Thursday, September 1, 2011

Jim is observing Labor Day weekend, which traditionally marks the end of summer (and does so for him in fact as well as custom, as next week marks the beginning of the new school year). His recent reading includes Somebody Owes Me Money, by Donald Westlake, recently republished as part of Hard Case, a small specialty publisher that focuses on resurrecting gems of crime fiction as well as new work in the genre. (This is not the first time I've written about it.) Hard Case, which was based in New York, went on hiatus last year, but has been resurrected by a London company. I look forward to more delightfully trashy books.
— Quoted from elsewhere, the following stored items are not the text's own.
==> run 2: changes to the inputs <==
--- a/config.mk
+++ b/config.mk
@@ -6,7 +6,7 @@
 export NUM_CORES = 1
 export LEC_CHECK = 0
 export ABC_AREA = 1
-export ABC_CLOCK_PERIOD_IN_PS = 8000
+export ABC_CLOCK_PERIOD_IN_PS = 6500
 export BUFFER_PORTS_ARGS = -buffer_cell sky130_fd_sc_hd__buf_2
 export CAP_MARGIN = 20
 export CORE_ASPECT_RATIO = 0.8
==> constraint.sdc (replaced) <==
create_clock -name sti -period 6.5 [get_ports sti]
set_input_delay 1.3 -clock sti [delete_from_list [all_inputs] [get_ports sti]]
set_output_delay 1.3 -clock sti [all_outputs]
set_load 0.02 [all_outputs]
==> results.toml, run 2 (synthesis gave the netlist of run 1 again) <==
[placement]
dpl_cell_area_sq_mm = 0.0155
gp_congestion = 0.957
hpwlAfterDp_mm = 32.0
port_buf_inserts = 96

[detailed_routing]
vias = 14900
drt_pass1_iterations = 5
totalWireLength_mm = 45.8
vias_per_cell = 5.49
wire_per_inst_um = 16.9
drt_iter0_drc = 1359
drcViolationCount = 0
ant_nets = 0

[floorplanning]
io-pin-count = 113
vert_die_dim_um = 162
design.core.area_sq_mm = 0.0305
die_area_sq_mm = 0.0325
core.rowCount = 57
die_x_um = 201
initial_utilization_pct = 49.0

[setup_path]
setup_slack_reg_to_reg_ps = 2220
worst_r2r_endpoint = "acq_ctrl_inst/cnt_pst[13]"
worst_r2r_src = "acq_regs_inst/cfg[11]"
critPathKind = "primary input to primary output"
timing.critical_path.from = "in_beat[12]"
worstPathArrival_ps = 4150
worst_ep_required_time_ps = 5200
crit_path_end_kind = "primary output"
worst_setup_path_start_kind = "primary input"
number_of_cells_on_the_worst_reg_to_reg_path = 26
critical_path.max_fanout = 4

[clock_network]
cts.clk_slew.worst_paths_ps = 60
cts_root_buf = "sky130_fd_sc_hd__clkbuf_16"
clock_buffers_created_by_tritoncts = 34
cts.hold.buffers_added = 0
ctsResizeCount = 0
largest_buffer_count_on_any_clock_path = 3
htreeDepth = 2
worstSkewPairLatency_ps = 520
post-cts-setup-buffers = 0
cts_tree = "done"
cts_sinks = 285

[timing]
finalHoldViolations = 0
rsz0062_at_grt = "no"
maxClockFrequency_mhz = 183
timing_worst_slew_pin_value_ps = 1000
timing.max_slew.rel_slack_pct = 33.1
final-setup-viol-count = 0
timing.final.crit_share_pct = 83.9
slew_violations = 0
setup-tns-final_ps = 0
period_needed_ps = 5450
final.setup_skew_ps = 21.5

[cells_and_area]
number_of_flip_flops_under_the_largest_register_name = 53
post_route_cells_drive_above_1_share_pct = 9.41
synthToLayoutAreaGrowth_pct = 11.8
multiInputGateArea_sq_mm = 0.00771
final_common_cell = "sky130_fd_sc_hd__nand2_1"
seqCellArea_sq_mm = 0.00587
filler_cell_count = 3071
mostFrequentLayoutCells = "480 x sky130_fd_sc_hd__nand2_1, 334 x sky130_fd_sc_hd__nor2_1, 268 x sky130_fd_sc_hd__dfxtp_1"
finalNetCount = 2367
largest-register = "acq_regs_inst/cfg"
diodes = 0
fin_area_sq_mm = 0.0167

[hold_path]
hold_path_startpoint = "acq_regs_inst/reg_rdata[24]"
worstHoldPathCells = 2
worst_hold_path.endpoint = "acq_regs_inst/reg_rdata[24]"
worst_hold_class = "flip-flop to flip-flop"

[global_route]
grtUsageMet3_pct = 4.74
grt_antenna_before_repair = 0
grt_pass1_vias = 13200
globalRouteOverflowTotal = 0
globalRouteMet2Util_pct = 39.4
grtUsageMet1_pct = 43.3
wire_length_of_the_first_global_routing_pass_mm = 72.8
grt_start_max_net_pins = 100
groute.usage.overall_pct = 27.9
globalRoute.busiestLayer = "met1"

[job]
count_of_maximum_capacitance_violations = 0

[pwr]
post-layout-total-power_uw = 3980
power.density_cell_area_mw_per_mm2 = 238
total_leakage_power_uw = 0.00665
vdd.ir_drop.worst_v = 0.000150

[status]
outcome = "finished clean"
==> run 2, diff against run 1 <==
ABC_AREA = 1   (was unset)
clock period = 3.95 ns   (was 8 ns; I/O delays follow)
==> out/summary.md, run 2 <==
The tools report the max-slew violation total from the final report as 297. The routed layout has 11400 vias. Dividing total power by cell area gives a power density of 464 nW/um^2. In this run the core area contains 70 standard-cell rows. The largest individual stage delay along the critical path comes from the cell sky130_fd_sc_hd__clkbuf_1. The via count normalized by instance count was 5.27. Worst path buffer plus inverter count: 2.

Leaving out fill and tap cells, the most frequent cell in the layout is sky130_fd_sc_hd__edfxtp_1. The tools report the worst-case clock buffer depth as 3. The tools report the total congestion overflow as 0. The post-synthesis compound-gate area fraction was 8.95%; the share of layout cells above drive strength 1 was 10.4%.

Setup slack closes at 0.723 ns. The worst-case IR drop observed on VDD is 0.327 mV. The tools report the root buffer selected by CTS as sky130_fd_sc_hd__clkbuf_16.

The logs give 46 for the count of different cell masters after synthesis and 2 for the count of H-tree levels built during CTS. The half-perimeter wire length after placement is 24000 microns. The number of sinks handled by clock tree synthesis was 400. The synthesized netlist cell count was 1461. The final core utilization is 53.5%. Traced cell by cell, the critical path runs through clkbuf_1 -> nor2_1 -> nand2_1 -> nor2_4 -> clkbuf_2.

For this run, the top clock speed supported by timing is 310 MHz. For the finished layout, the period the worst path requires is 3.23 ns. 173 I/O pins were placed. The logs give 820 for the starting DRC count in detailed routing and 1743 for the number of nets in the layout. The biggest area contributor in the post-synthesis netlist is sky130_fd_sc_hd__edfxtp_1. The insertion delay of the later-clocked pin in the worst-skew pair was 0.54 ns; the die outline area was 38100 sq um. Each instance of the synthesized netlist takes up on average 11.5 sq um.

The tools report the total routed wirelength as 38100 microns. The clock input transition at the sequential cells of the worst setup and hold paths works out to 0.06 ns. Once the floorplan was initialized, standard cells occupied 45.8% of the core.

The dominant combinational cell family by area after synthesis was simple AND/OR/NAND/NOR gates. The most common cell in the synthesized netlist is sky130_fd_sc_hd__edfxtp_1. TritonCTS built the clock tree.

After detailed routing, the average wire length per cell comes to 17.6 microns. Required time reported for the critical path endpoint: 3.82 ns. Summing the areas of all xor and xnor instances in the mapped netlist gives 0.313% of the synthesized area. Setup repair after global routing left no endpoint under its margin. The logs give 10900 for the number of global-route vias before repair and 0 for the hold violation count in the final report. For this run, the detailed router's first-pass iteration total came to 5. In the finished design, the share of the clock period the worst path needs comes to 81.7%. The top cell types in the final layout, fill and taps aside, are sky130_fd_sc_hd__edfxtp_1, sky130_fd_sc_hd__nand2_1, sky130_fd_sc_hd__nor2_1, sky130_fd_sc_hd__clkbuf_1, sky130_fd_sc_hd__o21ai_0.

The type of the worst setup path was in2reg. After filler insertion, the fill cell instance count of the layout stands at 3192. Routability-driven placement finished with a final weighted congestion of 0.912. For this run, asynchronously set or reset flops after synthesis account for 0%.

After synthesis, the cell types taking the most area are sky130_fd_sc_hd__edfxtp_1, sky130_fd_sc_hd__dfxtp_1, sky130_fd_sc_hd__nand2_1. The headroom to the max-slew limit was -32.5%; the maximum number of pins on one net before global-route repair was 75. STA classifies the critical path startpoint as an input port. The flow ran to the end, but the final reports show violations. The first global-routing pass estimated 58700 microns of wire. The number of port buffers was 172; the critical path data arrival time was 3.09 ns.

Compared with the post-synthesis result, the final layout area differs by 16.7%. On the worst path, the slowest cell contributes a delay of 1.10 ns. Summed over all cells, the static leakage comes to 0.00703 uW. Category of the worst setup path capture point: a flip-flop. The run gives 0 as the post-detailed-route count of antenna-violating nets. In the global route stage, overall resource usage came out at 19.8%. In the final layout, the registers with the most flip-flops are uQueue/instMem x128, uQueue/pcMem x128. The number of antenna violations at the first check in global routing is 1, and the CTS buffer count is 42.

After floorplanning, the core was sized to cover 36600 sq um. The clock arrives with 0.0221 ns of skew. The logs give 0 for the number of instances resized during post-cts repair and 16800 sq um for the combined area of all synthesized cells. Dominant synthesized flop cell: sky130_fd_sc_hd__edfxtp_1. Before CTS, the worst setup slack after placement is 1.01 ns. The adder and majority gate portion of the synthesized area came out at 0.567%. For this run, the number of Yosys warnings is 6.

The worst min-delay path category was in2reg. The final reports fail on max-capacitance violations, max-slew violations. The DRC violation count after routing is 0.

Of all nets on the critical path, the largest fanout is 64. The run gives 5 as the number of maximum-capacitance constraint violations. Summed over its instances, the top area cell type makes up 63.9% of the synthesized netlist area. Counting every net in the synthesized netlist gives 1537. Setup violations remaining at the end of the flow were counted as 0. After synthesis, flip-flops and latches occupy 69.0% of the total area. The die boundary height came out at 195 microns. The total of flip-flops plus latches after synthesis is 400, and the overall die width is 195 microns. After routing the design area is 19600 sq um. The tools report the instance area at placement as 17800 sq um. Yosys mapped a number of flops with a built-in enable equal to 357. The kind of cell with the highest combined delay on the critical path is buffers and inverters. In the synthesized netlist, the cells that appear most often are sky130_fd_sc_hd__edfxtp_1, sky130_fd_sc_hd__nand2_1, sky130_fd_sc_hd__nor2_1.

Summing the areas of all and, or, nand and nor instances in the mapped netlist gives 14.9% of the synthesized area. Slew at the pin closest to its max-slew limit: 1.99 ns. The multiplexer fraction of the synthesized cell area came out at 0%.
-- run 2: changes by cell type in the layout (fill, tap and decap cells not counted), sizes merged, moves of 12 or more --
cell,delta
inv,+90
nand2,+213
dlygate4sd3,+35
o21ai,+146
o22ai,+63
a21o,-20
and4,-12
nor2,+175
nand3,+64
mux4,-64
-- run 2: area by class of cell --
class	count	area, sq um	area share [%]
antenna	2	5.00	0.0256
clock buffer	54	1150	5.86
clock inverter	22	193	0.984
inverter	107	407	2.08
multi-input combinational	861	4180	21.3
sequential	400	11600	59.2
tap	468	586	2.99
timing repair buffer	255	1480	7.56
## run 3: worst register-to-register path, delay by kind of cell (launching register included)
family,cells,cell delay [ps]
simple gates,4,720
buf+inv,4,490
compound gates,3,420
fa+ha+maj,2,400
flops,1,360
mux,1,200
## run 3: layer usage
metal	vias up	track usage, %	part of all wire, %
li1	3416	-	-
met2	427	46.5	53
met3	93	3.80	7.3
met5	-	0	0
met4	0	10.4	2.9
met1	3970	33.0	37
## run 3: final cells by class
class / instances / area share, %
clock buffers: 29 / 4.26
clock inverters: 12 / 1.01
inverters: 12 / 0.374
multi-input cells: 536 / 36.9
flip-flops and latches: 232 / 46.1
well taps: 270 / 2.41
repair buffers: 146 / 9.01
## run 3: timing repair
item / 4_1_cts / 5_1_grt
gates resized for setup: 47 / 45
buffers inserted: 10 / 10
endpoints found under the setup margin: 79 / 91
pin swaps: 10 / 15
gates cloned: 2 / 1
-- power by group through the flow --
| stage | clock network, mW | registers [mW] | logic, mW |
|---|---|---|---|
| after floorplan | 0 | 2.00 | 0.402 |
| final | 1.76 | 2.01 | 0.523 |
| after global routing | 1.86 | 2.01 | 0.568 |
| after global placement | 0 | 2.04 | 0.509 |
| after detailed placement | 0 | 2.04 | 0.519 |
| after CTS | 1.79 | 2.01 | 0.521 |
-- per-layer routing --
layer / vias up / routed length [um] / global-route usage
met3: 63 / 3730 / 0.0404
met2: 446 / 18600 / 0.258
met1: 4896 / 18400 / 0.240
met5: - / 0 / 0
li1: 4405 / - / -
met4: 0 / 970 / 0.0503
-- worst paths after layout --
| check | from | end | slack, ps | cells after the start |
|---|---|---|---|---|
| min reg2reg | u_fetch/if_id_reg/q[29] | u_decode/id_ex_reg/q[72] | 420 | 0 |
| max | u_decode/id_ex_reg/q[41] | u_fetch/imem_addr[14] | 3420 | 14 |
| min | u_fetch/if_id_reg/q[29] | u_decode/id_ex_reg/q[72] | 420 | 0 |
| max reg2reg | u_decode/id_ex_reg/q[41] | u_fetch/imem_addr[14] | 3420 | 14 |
File: src/common/csr_pkg.sv
package csr_pkg;

    // Data and address widths
    typedef logic [31:0] xlen_t;     // One machine word
    typedef logic [11:0] csr_addr_t; // CSR address field of the instruction
    typedef logic [63:0] dword_t;    // Memory-mapped timer value

    // CSR operation presented with csr_valid
    typedef enum logic [2:0] {
        CMD_NONE  = 3'd0,
        CMD_W     = 3'd1, // csrrw
        CMD_S     = 3'd2, // csrrs
        CMD_C     = 3'd3, // csrrc
        CMD_ECALL = 3'd4,
        CMD_MRET  = 3'd5
    } csr_cmd_t;

    // Privilege levels, encoded as in the privileged spec
    typedef enum logic [1:0] {
        PRIV_U = 2'b00,
        PRIV_M = 2'b11
    } priv_t;

    // Machine trap setup
    localparam csr_addr_t ADDR_MSTATUS  = 12'h300;
    localparam csr_addr_t ADDR_MISA     = 12'h301;
    localparam csr_addr_t ADDR_MIE      = 12'h304;
    localparam csr_addr_t ADDR_MTVEC    = 12'h305;

    // Machine trap handling
    localparam csr_addr_t ADDR_MSCRATCH = 12'h340;
    localparam csr_addr_t ADDR_MEPC     = 12'h341;
    localparam csr_addr_t ADDR_MCAUSE   = 12'h342;
    localparam csr_addr_t ADDR_MIP      = 12'h344;

    // mcause values, interrupt flag in bit 31
    localparam xlen_t CAUSE_ECALL_U     = 32'd8;
    localparam xlen_t CAUSE_ECALL_M     = 32'd11;
    localparam xlen_t CAUSE_M_TIMER_IRQ = 32'h8000_0007;

    // mtvec.MODE encoding, direct is 2'b00
    localparam logic [1:0] TVEC_VECTORED = 2'b01;

    // MXL = 1 (32 bit), extensions I and M
    //                           MXL      ZYXWVUTSRQPONMLKJIHGFEDCBA
    localparam xlen_t MISA_VALUE = {2'b01, 4'b0000, 26'b00000000000001000100000000};

endpackage

File: src/common/csr_rw_if.sv
`timescale 1ns/1ps

// CSR read and write path between decode and the register file
interface csr_rw_if;
    import csr_pkg::*;

    csr_addr_t addr;  // Address of the current access
    xlen_t     wdata; // Value after the write, set or clear
    logic      we;    // One-cycle write strobe, already privilege-checked
    xlen_t     rdata; // Unmasked read mux output
    priv_t     mode;  // Current privilege level for the access check

    modport access (
        output addr, wdata, we,
        input  rdata, mode
    );

    modport file (
        input  addr, wdata, we,
        output rdata, mode
    );

endinterface

File: src/common/trap_if.sv
`timescale 1ns/1ps

// Trap entry and MRET requests, plus the state the trap logic looks at
interface trap_if;
    import csr_pkg::*;

    logic  take_trap;   // Enter M-mode trap this cycle
    xlen_t cause;       // Value for mcause
    logic  do_mret;     // Return from trap

    priv_t mode;
    logic  mstatus_mie; // Global enable while in M-mode
    logic  mie_mtie;
    logic  mip_mtip;    // Registered timer compare
    xlen_t mtvec;
    xlen_t mepc;        // MRET target

    modport ctrl (
        output take_trap, cause, do_mret,
        input  mode, mstatus_mie, mie_mtie, mip_mtip, mtvec, mepc
    );

    modport file (
        input  take_trap, cause, do_mret,
        output mode, mstatus_mie, mie_mtie, mip_mtip, mtvec, mepc
    );

endinterface

File: src/csr_access.sv
`timescale 1ns/1ps

module csr_access (
    input  logic                csr_valid,
    input  csr_pkg::csr_cmd_t   csr_cmd,
    input  csr_pkg::csr_addr_t  csr_addr,
    input  csr_pkg::xlen_t      csr_operand,
    output csr_pkg::xlen_t      csr_rdata,
    csr_rw_if.access            rw
);
    import csr_pkg::*;

    logic  can_read;
    logic  can_write;
    logic  is_rw_cmd;
    xlen_t rdata_ok;

    // Bits 9:8 give the lowest level allowed, 11:10 == 3 marks read-only space
    assign can_read  = csr_addr[9:8] <= rw.mode;
    assign can_write = can_read && (csr_addr[11:10] != 2'b11);

    assign is_rw_cmd = (csr_cmd == CMD_W) || (csr_cmd == CMD_S) || (csr_cmd == CMD_C);

    assign rw.addr   = csr_addr;
    assign rdata_ok  = can_read ? rw.rdata : '0; // Denied read gives zero
    assign csr_rdata = rdata_ok;

    // New CSR value from the old one
    always_comb begin
        case (csr_cmd)
            CMD_W:   rw.wdata = csr_operand;
            CMD_S:   rw.wdata = rdata_ok | csr_operand;
            CMD_C:   rw.wdata = rdata_ok & ~csr_operand;
            default: rw.wdata = rdata_ok; // No change
        endcase
    end

    // Denied writes are dropped silently
    assign rw.we = csr_valid && is_rw_cmd && can_write;

endmodule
Donald Westlake (1933-2008) was one of those writers who wasn't a household name, but deeply admired by his peers and much beloved by generations of fans (among other credits, he wrote the screenplay for the 1991 film The Grifters). Westlake wrote over 100 books in various names across a series of genres. Somebody Owes Me Money tells the amusing story of a gambling NYC cabbie who unexpectedly gets a hot tip on a horse race -- and then unexpectedly finds his bookie murdered with himself as a leading suspect. Originally published in 1969, it evokes a gritty moment in New York City history, with an intriguing side trip to suburban Long Island. Interestingly, the book was recently reissued in a $10 trade paperback edition a few years after its first reissue as a $7 rack-sized paperback. Either way, cheap fiction is all the more satisfying when it's inexpensive as well, as these books are. And even in an age of e-books, which in many ways are best suited for this kind of disposable reading, small paperbacks offer psychic satisfactions of their own, especially for summer reading.

Happy reading to all, and to all a good weekend.